LUCCA, CARRARA E VIAREGGIO

“Luciano está procurando um possível irmão italiano. Leva na bolsa fotos amarelecidas pelo tempo, enviadas por seu pai Bindo Luppi e guardadas por Anita, sua avó, desde os anos 40. Fala de namoradas que encontrou na Itália durante a segunda guerra mundial, quando serviu como pracinha brasileiro. Quando encontra uma oportunidade, o Lu mostra este material antigo como uma relíquia preciosa. Muitas vezes as pessoas não mostram tanto interesse, mas... quem sabe na próxima abordagem teremos mais sorte? De qualquer forma este é um bom pretexto para seguir um roteiro de viagem que segue os passos de Bindo Luppi pela região da Toscana, especialmente Lucca, Carrara e Viareggio.
 A parte histórica de Lucca é totalmente cercada por uma muralha, construída em etapas há séculos, com o claro objetivo de defesa. Entre ela e o lado de fora um imenso gramado apresenta declives e túneis que, no passado deviam ser cobertos com água. Diversos portões se abrem para o interior e neles existem pontes levadiças dessas construídas com pontas grossas de ferro. Dentro da muralha, Lucca apresenta a mesma característica das outras cidades medievais, casas altíssimas com ruas estreitas e sem árvores.
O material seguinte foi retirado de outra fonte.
Context: an optimization exercise on an open-source flow, tuned for a short achievable clock period and few clock cycles per item. The choices shown serve that exercise and are no tape-out recipe. The RTL was checked by simulation tests, not by an equivalence proof against the original design. No activity file was given, so power comes from the tool's default toggle rates.

`design/flow/config.mk`:
```
export PLATFORM = sky130hd
export DESIGN_NAME = tms1100_core
export DESIGN_NICKNAME = tms1100_core
export VERILOG_FILES = /design/flow/design.v
export SDC_FILE = /design/flow/constraint.sdc
export NUM_CORES = 4
export LEC_CHECK = 0
export CAP_MARGIN = 20
export CORE_MARGIN = 2
export CORE_UTILIZATION = 40
export SETUP_SLACK_MARGIN = 4.5
export SLEW_MARGIN = 20
```
`design/flow/constraint.sdc`:
```
create_clock -name core_clock -period 6.0 [get_ports {clk}]
set_input_delay 1.2000 -clock core_clock [delete_from_list [all_inputs] [get_ports {clk}]]
set_output_delay 1.2000 -clock core_clock [all_outputs]
set_load 0.01 [all_outputs]
```
What follows belongs to an exercise in optimizing a design on an open flow for small area; a production flow would make more cautious choices. Where RTL was checked, it was by simulation tests only, not by an equivalence proof against the original. No functional check of the RTL was part of runs 3 and 4. Power figures rest on the tool's default switching activity, not on a simulated workload.

==> flow/design.v (outline; a module is shown in full before it is edited, if it fits) <==
// module mfv: 353 lines
// module mfv_ao22: 14 lines
// module mfv_ao22b: 3 lines
// module mfv_bcd4: 292 lines
// module mfv_fa: 4 lines
// module mfv_ha: 4 lines
// module mfv_rdmux: 447 lines
// module mfv_cvmux: 200 lines
// module mfv_txmux: 62 lines
// module mfv_aoi222: 3 lines
// module mfv_aoi221: 3 lines
// module mfv_aoi22: 3 lines
// module mfv_aoi211: 3 lines
// module mfv_aoi21: 3 lines
// module mfv_nand2: 3 lines
// module mfv_nand3: 3 lines
// module mfv_nand4: 3 lines
// module mfv_nor2: 3 lines
// module mfv_nor3: 3 lines
// module mfv_nor4: 3 lines
// module mfv_or2: 3 lines
// module mfv_or3: 3 lines
// module mfv_or4: 3 lines
// module mfv_inv: 3 lines
module mfv (
    input             clk,
    input             rst,
    input             bus_valid,
    input             bus_write,
    input      [1:0]  bus_size,      
    input      [6:0]  bus_addr,      
    input      [31:0] bus_wdata,
    output reg        resp_valid,
    output reg        resp_err,
    output reg [31:0] resp_rdata,
    output            tx_valid,
    output     [7:0]  tx_data,
    input             tx_ready,
    input             rx_valid,
    input      [7:0]  rx_data,
    output            rx_ready,
    input             rx_timeout
);
  // ...
==> flow/run.sh <==
#!/bin/bash
# synth_recipe.tcl (not shown) runs the flow's synth.tcl, then flattens the netlist and writes it again
# the make line also repeats each setting of config.mk as NAME=value (left out here)
make -C /OpenROAD-flow-scripts/flow DESIGN_CONFIG=/design/flow/config.mk WORK_HOME=/design/flow/orfs CLKGATE_MAP_FILE= SYNTH_SCRIPT=/design/flow/synth_recipe.tcl finish
==> flow/config.mk <==
export PLATFORM = sky130hd
export DESIGN_NAME = mfv
export DESIGN_NICKNAME = mfv
export VERILOG_FILES = /design/flow/design.v
export SDC_FILE = /design/flow/constraint.sdc
export NUM_CORES = 4
export LEC_CHECK = 0
export CAP_MARGIN = 20
export CORE_MARGIN = 2
export CORE_UTILIZATION = 40
export CTS_BUF_LIST = sky130_fd_sc_hd__clkbuf_8
export SLEW_MARGIN = 20
export SYNTH_HIERARCHICAL = 1
==> flow/constraint.sdc <==
create_clock -name core_clock -period 20.0 [get_ports {clk}]
set_input_delay 4.0000 -clock core_clock [delete_from_list [all_inputs] [get_ports {clk}]]
set_output_delay 4.0000 -clock core_clock [all_outputs]
set_load 0.01 [all_outputs]
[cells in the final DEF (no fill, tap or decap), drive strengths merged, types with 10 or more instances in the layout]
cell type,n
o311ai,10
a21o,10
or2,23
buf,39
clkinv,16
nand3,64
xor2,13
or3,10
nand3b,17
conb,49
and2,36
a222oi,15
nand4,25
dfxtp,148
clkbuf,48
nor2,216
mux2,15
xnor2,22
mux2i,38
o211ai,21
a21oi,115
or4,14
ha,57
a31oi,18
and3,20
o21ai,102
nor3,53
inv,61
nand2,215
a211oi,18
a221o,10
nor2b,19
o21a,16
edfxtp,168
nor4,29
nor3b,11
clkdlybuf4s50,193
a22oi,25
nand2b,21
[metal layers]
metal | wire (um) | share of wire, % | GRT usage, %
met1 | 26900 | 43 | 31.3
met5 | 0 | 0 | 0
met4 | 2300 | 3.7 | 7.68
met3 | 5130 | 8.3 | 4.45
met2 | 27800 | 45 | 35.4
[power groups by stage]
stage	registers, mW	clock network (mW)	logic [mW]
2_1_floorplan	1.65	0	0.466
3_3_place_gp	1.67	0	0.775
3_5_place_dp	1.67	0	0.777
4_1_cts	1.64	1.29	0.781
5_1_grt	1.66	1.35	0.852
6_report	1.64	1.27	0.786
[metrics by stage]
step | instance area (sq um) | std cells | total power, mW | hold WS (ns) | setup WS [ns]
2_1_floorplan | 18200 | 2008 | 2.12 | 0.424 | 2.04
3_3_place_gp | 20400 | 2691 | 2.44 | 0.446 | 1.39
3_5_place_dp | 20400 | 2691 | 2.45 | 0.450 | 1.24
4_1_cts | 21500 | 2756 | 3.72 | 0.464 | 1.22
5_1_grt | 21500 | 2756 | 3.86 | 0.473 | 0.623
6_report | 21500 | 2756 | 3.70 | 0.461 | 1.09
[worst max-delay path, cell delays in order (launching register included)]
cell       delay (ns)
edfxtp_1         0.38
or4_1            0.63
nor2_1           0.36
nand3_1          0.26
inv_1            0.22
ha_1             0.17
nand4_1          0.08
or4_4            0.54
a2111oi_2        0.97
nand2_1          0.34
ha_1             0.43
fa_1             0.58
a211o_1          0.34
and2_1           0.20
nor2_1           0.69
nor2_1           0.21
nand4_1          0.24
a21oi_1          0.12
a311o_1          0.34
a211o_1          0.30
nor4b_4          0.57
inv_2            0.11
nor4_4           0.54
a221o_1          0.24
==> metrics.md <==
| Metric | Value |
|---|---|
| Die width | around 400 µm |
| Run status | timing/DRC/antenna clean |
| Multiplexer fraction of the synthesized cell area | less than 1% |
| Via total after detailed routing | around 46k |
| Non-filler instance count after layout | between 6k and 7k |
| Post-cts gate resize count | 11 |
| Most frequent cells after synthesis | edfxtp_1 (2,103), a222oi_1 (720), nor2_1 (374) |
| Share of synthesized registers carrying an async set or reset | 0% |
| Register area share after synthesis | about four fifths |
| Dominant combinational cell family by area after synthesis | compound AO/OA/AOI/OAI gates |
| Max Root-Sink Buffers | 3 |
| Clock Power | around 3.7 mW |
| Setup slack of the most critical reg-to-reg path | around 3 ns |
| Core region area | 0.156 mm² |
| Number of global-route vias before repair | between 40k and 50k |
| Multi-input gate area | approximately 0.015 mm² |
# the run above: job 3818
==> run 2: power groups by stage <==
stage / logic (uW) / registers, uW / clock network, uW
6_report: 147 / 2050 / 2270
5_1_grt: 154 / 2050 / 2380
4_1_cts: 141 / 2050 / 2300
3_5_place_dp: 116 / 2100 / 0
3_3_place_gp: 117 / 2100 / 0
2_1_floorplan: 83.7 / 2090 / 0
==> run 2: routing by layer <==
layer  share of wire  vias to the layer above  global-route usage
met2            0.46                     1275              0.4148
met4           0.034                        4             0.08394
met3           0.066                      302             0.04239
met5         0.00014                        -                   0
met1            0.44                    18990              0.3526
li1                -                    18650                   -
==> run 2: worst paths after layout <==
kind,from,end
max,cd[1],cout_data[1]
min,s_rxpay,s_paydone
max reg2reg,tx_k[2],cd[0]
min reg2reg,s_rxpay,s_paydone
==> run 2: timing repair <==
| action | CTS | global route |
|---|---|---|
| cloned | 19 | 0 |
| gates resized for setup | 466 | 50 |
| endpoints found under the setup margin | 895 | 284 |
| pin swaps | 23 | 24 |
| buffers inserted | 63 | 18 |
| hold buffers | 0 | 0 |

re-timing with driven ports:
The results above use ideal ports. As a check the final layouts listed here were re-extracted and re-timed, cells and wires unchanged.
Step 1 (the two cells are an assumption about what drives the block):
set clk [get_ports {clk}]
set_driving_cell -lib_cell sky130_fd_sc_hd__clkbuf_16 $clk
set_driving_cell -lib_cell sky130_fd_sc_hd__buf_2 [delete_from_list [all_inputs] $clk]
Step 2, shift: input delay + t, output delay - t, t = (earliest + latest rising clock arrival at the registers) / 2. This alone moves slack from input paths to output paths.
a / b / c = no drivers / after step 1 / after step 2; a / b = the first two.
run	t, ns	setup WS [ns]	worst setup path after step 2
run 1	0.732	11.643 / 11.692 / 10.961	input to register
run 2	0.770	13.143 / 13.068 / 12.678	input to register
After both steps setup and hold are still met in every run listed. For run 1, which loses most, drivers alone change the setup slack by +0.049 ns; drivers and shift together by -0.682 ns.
This is an optimization exercise on Yosys and OpenROAD, whose aim is small area, a short achievable clock period and few clock cycles, not a production implementation. At most, simulation tests tie the RTL to the original design; equivalence was not proved. Power is estimated from default activity; no workload was simulated.

==> job 6457: inputs <==
// scc_core
module scc_core (
    input  wire        clk,
    input  wire        rst,
    input  wire        cmd_valid,
    output wire        cmd_ready,
    input  wire [63:0] cmd_word,
    output wire        rsp_valid,
    input  wire        rsp_ready,
    output wire [63:0] rsp_word,
    output wire        prim_valid,
    output wire [3:0]  prim_kind,
    output wire [15:0] prim_addr,
    output wire [31:0] prim_arg,
    input  wire        prim_ack,
    input  wire        prim_fail,
    input  wire [7:0]  prim_rdata,
    output wire [1:0]  st_pst,
    output wire        st_strm,
    output wire        st_inited,
    output wire [2:0]  st_gpio_lvl,
    output wire [2:0]  st_gpio_dir,
    output wire        st_clk_en,
    output wire [31:0] st_clk_hz,
    output wire [3:0]  st_rail_en
);
    localparam [31:0] MCLK_HZ = 32'd24000000;
    localparam [3:0] P_BUSWRITE  = 4'd0;
    localparam [3:0] P_BUSREAD   = 4'd1;
    localparam [3:0] P_GPIODIR   = 4'd2;
    localparam [3:0] P_GPIOWRITE = 4'd3;
    localparam [3:0] P_CLKFREQ   = 4'd4;
    localparam [3:0] P_CLKEN     = 4'd5;
    localparam [3:0] P_RAILEN    = 4'd6;
    localparam [3:0] P_SLEEP     = 4'd7;
    localparam [3:0] P_SCOPEACQ  = 4'd8;
    localparam [3:0] P_SCOPEREL  = 4'd9;
    localparam [3:0] C_INIT = 4'd0, C_STBYON = 4'd1, C_STBYOFF = 4'd2, C_PON = 4'd3,
                     C_POFF = 4'd4, C_EXP = 4'd5, C_EXPG = 4'd6, C_GAIN = 4'd7,
                     C_SEL = 4'd8, C_STRM = 4'd12;
    reg        idle_q;      
    reg        f1;          
    reg        g1, g2, g3;  
    reg        run_q;       
    reg        rsp_q;       
    reg        abt_q;       
    reg [4:0]  upc;         
    reg [3:0]  cls;         
    reg [15:0] t;           
    reg [8:0]  gt;          
    reg        glo;         
    reg        ghi;         
    reg [7:0]  cr;          
  ...
Settings: LEC_CHECK=0, CAP_MARGIN=20, CORE_MARGIN=2, CORE_UTILIZATION=55, SLEW_MARGIN=20; clock period 10.0 ns.
standard.sh (not shown) runs the stock make flow with config.mk's settings and CLKGATE_MAP_FILE= SYNTH_SCRIPT=/design/flow/synth_recipe.tcl, a recipe that flattens the netlist after the stock synthesis.
==> flow/flow/run.sh <==
#!/bin/bash
set -euo pipefail
export SETUP_SLACK_MARGIN=6
export BUFFER_PORTS_ARGS="-buffer_cell sky130_fd_sc_hd__buf_1"
echo 'export DONT_USE_CELLS += sky130_fd_sc_hd__ha_1 sky130_fd_sc_hd__ha_2 sky130_fd_sc_hd__ha_4 sky130_fd_sc_hd__fa_1 sky130_fd_sc_hd__fa_2 sky130_fd_sc_hd__fa_4' >> config.mk
bash standard.sh > flow_make.log 2>&1
==> job 5614 (differences from job 6457) <==
--- a/flow/design.v
+++ b/flow/design.v
@@ -36,12 +36,10 @@
     localparam [3:0] P_SCOPEREL  = 4'd9;
     localparam [3:0] C_INIT = 4'd0, C_STBYON = 4'd1, C_STBYOFF = 4'd2, C_PON = 4'd3,
                      C_POFF = 4'd4, C_EXP = 4'd5, C_EXPG = 4'd6, C_GAIN = 4'd7,
                      C_SEL = 4'd8, C_STRM = 4'd12;
     reg        idle_q;      
-    reg        f1;          
-    reg        g1, g2, g3;  
     reg        run_q;       
     reg        rsp_q;       
     reg        abt_q;       
     reg [4:0]  upc;         
     reg [3:0]  cls;         
@@ -383,24 +381,19 @@
     wire b_hi0_1 = (cb[27:1] == 27'd0);
     wire b_hi0_3 = (cb[27:3] == 25'd0);
     wire b_hi0_4 = (cb[27:4] == 24'd0);
     wire b_hi0_8 = (cb[27:8] == 20'd0);
     wire b_hi0_9 = (cb[27:9] == 19'd0);
-    wire sel_ok  = ~(cb[3] & cb[2] & cb[1]);            
-    wire tg_ok   = ~tg[2] | (tg[1:0] == 2'd0);           
-    wire l01 = op01 & a_zero & b_zero;
-    wire l02 = op02 & a_zero & b_hi0_3 & tg_ok;
-    wire l03 = op03 & inited;
-    wire l04 = op04 & inited & a_zero & b_hi0_1;
-    wire l05 = op05 & inited & b_zero;
-    wire l06 = op06 & inited & a_zero;
-    wire l07 = op07 & inited;
-    wire l08 = (op08 | op09) & a_zero & b_zero;
-    wire l0a = op0a & a_zero & b_hi0_4 & sel_ok;
-    wire ok    = l01 | l02 | l03 | l04 | l05 | l06 | l07 | l08 | l0a;
-    wire legal = l01 | l02 | op03 | op07 | (op04 & a_zero & b_hi0_1) | (op05 & b_zero)
-               | (op06 & a_zero) | l08 | l0a;
+    wire legal = ((op01 | op08 | op09) & a_zero & b_zero)
+               | (op02 & a_zero & b_hi0_3 & (~tg[2] | (tg[1:0] == 2'd0)))
+               | op03 | op07
+               | (op04 & a_zero & b_hi0_1)
+               | (op05 & b_zero)
+               | (op06 & a_zero)
+               | (op0a & a_zero & b_hi0_4 & ~(cb[3] & cb[2] & cb[1]));
+    wire gated = op03 | op04 | op05 | op06 | op07;
+    wire ok    = legal & (inited | ~gated);    
     wire pwr_legal = (tg == 3'd1) ? (pst == 2'd2) :
                      (tg == 3'd2) ? (pst == 2'd1) :
                      (tg == 3'd3) ? (pst == 2'd0) :
                      (tg == 3'd4) ? (pst != 2'd0) : 1'b0;
     wire a_2592 = (ca == 28'd2592);
@@ -414,22 +407,24 @@
     wire [1:0] look_idx = {m2 | m3, m1 | m3};
     wire [15:0] shutter = ca[19:4] | {16{~(ca[27:20] == 8'd0)}};
     wire b_gt159 = ~b_hi0_8 | ge16({8'd0, cb[7:0]}, 16'd160);
     wire b_le169 = b_hi0_8 & ~ge16({8'd0, cb[7:0]}, 16'd170);
     wire [7:0] code_in = (op07 & b_gt159) ? 8'd229 : gcode_rom(cb[7:0]);
-    wire son  = cb[0] & ~strm;              
-    wire pon  = (pst == 2'd2);
-    wire go1 = l01 | (l02 & pwr_legal);
-    wire go2 = (op03 & inited & (m0 | m1 | m2 | m3)) | (l04 & son & pon & mode_valid);
-    wire go3 = ((l05 | l07) & mode_valid) | (l06 & b_le169);
-    wire r21 = l02 & ~pwr_legal;
-    wire r30 = l03 & ~look_ok;
-    wire r42 = l04 & son & ~pon;
-    wire r41 = l04 & son & pon & ~mode_valid;
-    wire r51 = (l05 | l07) & ~mode_valid;
-    wire [7:0] st_in = {~ok, ~ok | r42 | r41 | r51, ~ok | r21 | r30, ~legal | r30 | r51,
-                        2'b00, r42, r21 | r41 | r51};
+    wire str_on_run = cb[0] & ~strm & (pst == 2'd2) & mode_valid;
+    wire go_run = ok & (op01 | (op02 & pwr_legal) | (op03 & look_ok) | (op04 & str_on_run)
+                        | ((op05 | op07) & mode_valid) | (op06 & b_le169));
+    reg [7:0] st_in;     
+    always @(*) begin
+        st_in = 8'h00;
+        if (!legal) st_in = 8'hF0;
+        else if (gated && !inited) st_in = 8'hE0;
+        else if (op02 && !pwr_legal) st_in = 8'h21;
+        else if (op03 && !look_ok) st_in = 8'h30;
+        else if (op04 && cb[0] && !strm && pst != 2'd2) st_in = 8'h42;
+        else if (op04 && cb[0] && !strm && !mode_valid) st_in = 8'h41;
+        else if ((op05 || op07) && !mode_valid) st_in = 8'h51;
+    end
     reg [3:0]  pk_in;
     reg [15:0] pa_in;
     reg [31:0] pg_in;
     reg [3:0]  cls_in;
     always @(*) begin
@@ -504,12 +499,10 @@
             C_INIT:  st_fail = 8'h11;
             C_EXP, C_EXPG, C_GAIN: st_fail = 8'h50;
             default: st_fail = 8'h20;
         endcase
     end
-    wire running    = run_q | g1 | g2 | g3;
-    wire responding = rsp_q | (f1 & ~(g1 | g2 | g3));
     wire id_ok = (prim_rdata == (upc[0] ? 8'h5A : 8'hA5));
     wire fail  = fallible & prim_fail;
     always @(posedge clk) begin
         if (idle_q) begin
             cls      <= cls_in;
@@ -521,19 +514,19 @@
             glo      <= b_hi0_4;
             ghi      <= op07 ? b_gt159 : ~b_hi0_9;
             cr       <= code_in;
             gsel     <= op06;
             rs       <= st_in;
-            rv       <= l0a & mode_valid;
-            rshow_lo <= l08 | (l0a & mode_valid);
-            rshow_hi <= l08 | (l0a & mode_valid);
-            rpclk    <= l0a & mode_valid & (cb[3:0] == 4'd6);
-            gpend    <= l06 & ~b_le169;
+            rv       <= legal & op0a & mode_valid;
+            rshow_lo <= legal & (op08 | op09 | (op0a & mode_valid));
+            rshow_hi <= legal & (op08 | op09 | (op0a & mode_valid));
+            rpclk    <= legal & op0a & mode_valid & (cb[3:0] == 4'd6);
+            gpend    <= ok & op06 & ~b_le169;
             t        <= op08 ? exp_r :
                         op09 ? {7'd0, gain_r} :
                         op0a ? mode_field16(mode_idx, cb[3:0]) : shutter;
-        end else if (running) begin
+        end else if (run_q) begin
             if (cls == C_INIT) t[7:0] <= prim_rdata;
             if (prim_ack) begin
                 if (abt_q) ;
                 else if (fail) begin
                     rs <= st_fail;
@@ -554,14 +547,10 @@
                 end
             end
         end
         if (rst) begin
             idle_q     <= 1'b1;
-            f1         <= 1'b0;
-            g1         <= 1'b0;
-            g2         <= 1'b0;
-            g3         <= 1'b0;
             run_q      <= 1'b0;
             rsp_q      <= 1'b0;
             abt_q      <= 1'b0;
             soff       <= 1'b0;
             inited     <= 1'b0;
@@ -575,22 +564,17 @@
             gpio_dir   <= 3'd0;
             clk_en     <= 1'b0;
             clk_hz_on  <= 1'b0;
             rail_en    <= 4'd0;
         end else if (idle_q) begin
-            f1   <= cmd_valid;
-            g1   <= cmd_valid & go1;
-            g2   <= cmd_valid & go2;
-            g3   <= cmd_valid & go3;
-            soff <= cmd_valid & l04 & ~cb[0];
-            if (cmd_valid) idle_q <= 1'b0;
-        end else if (running) begin
-            f1    <= 1'b0;
-            g1    <= 1'b0;
-            g2    <= 1'b0;
-            g3    <= 1'b0;
-            run_q <= 1'b1;
+            soff <= cmd_valid & ok & op04 & ~cb[0];
+            if (cmd_valid) begin
+                idle_q <= 1'b0;
+                run_q  <= go_run;
+                rsp_q  <= ~go_run;
+            end
+        end else if (run_q) begin
             if (prim_ack) begin
                 if (abt_q) begin
                     abt_q <= 1'b0;
                     run_q <= 1'b0;
                     rsp_q <= 1'b1;
@@ -643,25 +627,26 @@
                             default: ;
                         endcase
                     end
                 end
             end
-        end else if (responding) begin
-            f1    <= 1'b0;
-            soff  <= 1'b0;
+        end else if (rsp_q) begin
+            soff <= 1'b0;
             if (soff) strm <= 1'b0;
             if (gpend) gain_r <= g_cl;
-            rsp_q  <= ~rsp_ready;
-            idle_q <= rsp_ready;
+            if (rsp_ready) begin
+                rsp_q  <= 1'b0;
+                idle_q <= 1'b1;
+            end
         end
     end
     assign cmd_ready   = idle_q;
-    assign rsp_valid   = responding;
+    assign rsp_valid   = rsp_q;
     assign rsp_word    = {rs, rv, 7'd0, 11'd0, upc,
                           3'd0, rpclk, 4'd0, rpclk, 2'd0, rpclk, 3'd0, rpclk,
                           t[15:8] & {8{rshow_hi}}, t[7:0] & {8{rshow_lo}}};
-    assign prim_valid  = running;
+    assign prim_valid  = run_q;
     assign prim_kind   = pk;
     assign prim_addr   = pa;
     assign prim_arg    = {pg[31:8], pg[7:0] | (cr & {8{gsel}})};
     assign st_pst      = pst;
     assign st_strm     = strm & ~soff;
--- a/flow/config.mk
+++ b/flow/config.mk
@@ -6,7 +6,9 @@
 export NUM_CORES = 4
 export LEC_CHECK = 0
 export CAP_MARGIN = 20
 export CORE_MARGIN = 2
 export CORE_UTILIZATION = 55
+export CTS_BUF_LIST = sky130_fd_sc_hd__clkbuf_4 sky130_fd_sc_hd__clkbuf_8
+export PLACE_DENSITY = 0.7
 export SLEW_MARGIN = 20
 export DONT_USE_CELLS += sky130_fd_sc_hd__ha_1 sky130_fd_sc_hd__ha_2 sky130_fd_sc_hd__ha_4 sky130_fd_sc_hd__fa_1 sky130_fd_sc_hd__fa_2 sky130_fd_sc_hd__fa_4
==> comparison table <==
item                                                        job 5614        job 6457
Average cell area after synthesis                          7.77 um^2       7.71 um^2
Number of cells on the worst reg-to-reg path                       9               7
Seq area share                                                 0.290           0.291
Xor and xnor area share after synthesis                       0.0152          0.0138
Sequential share of power                                      0.457           0.422
Run status                                            finished clean  finished clean
Share of layout cells above drive strength 1                  0.0799          0.0904
Pin count of the biggest net entering global routing              57              79
Internal power summed over all cells                        0.904 mW         1.07 mW
Core footprint                                           0.0195 mm^2     0.0193 mm^2
Clock buffer count in the final layout                            17              18
Met1 track demand over resource                                0.503           0.496
Time the worst path needs with I/O delays and setup          4010 ps         4150 ps
Testbench counts of job 5614, summed over its fixed seeds: cycles 21,737.
Only the layout flow was run in job 6457; the RTL was not checked for function there.

what the ideal ports hide:
The results above use ideal ports. As a check the final layouts listed here were re-extracted and re-timed, cells and wires unchanged.
Step 1 assumes that a clkbuf_16 drives the clock port and a buf_2 every other input.
Step 2 moves the port delays by t, midway between the first and last clock arrival at a register: inputs arrive t later, outputs are due t later. That takes back most of the time a late clock gives input paths.
Three values: no drivers, after step 1, after step 2; two values: the first two.
run	t, ns	setup slack, ns	worst slew at a driven data input, ns
job 6457	0.476	5.847 / 5.876 / 5.400	0.05
job 5614	0.516	5.993 / 6.015 / 5.500	0.04
After both steps every run listed still meets setup and hold. For job 5614, which loses most, drivers alone change the setup slack by +0.022 ns; drivers and shift together by -0.493 ns.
Dá-nos a impressão de, ao terem formado um bloco maciço de construções, essas casas conseguiram proteger- se umas às outras.
Hoje visitamos a igreja de San Michele, o teatro Del Giglio, a catedral San Martino, a Praça do Anfiteatro e a casa onde nasceu Puccini. É sem dúvida emocionante visitar tantos lugares, caminhar por essas vielas estreitas e sentir-se como um personagem de Brueguel. Mas a emoção maior aconteceu ao caminhar pela muralha de Lucca. É larga como a passarela de um parque, e há espaço para a passagem de um carro. Tem passeios laterais de onde se avista os lados de dentro e fora da cidade. Esta passarela é toda arborizada, as árvores encontrando no alto suas copas, como arcos de catedrais. Embaixo pessoas caminham, correm, fazem ginástica, empurram carrinhos de bebês, crianças pequenas brincam em play grounds e muitos pedalam, alguns em bicicletas duplas. Vimos muitos velhinhos e velhinhas pedalando com uma desenvoltura enorme.

Ao longe montanhas nevadas? Não, aquilo branco entre as montanhas não está no cume delas, mas na base, no sopé dessas montanhas que formam uma verdadeira cordilheira. O que vemos nessas montanhas a caminho de Carrara é puro mármore. Na estação central de Viareggio, cidade balneária entre Lucca e Carrara, as paredes, os bancos, as escadas são todas revestidas com o autêntico mármore de Carrara. Tudo branco com veios amarronzados. Sim, as montanhas são de mármore. O trem acaba de passar por "Forte de Marme” e começa a surgir uma série de indústrias que processam o mármore: pedras brutas, cortadas em blocos, em pequenos seixos e até pó de mármore. Além disso, caminhões, esteiras rolantes, guindastes. As indústrias estão dos dois lados da ferrovia e avançam para o interior da cidade.
Bem defronte à estação de Carrara se abre uma montanha minerada. São crateras abertas há séculos mostrando suas vísceras brancas. Entre a estação e esta montanha uma mineradora com suas máquinas. Segundo o nosso guia turístico, um livro sobre a Toscana, há mais de 2000 anos o mármore é extraído dos Alpes Apuanos e embarcado no grande porto de Marina de Carrara. Pelo que pudemos observar hoje a cordilheira branca tem provavelmente mais 2000 anos de exploração pela frente...
Tentamos encontrar o centro da cidade para ver o museu, o palácio, a catedral. Tínhamos que tomar um ônibus ir para outro lugar. De repente o Lu me disse: "vamos voltar, passar o resto deste dia em Viareggio”. Concordei. Depois ele confessou: "sinto este lugar meio pesado. “Adeus, vovó, você fez bem em ir para o Brasil”. Aqui em Carrara nasceu sua avó Anita, que no Brasil encontrou com Calixto seu avô, nascido em Modena. As famílias de ambos se encontraram no navio, a caminho do Brasil.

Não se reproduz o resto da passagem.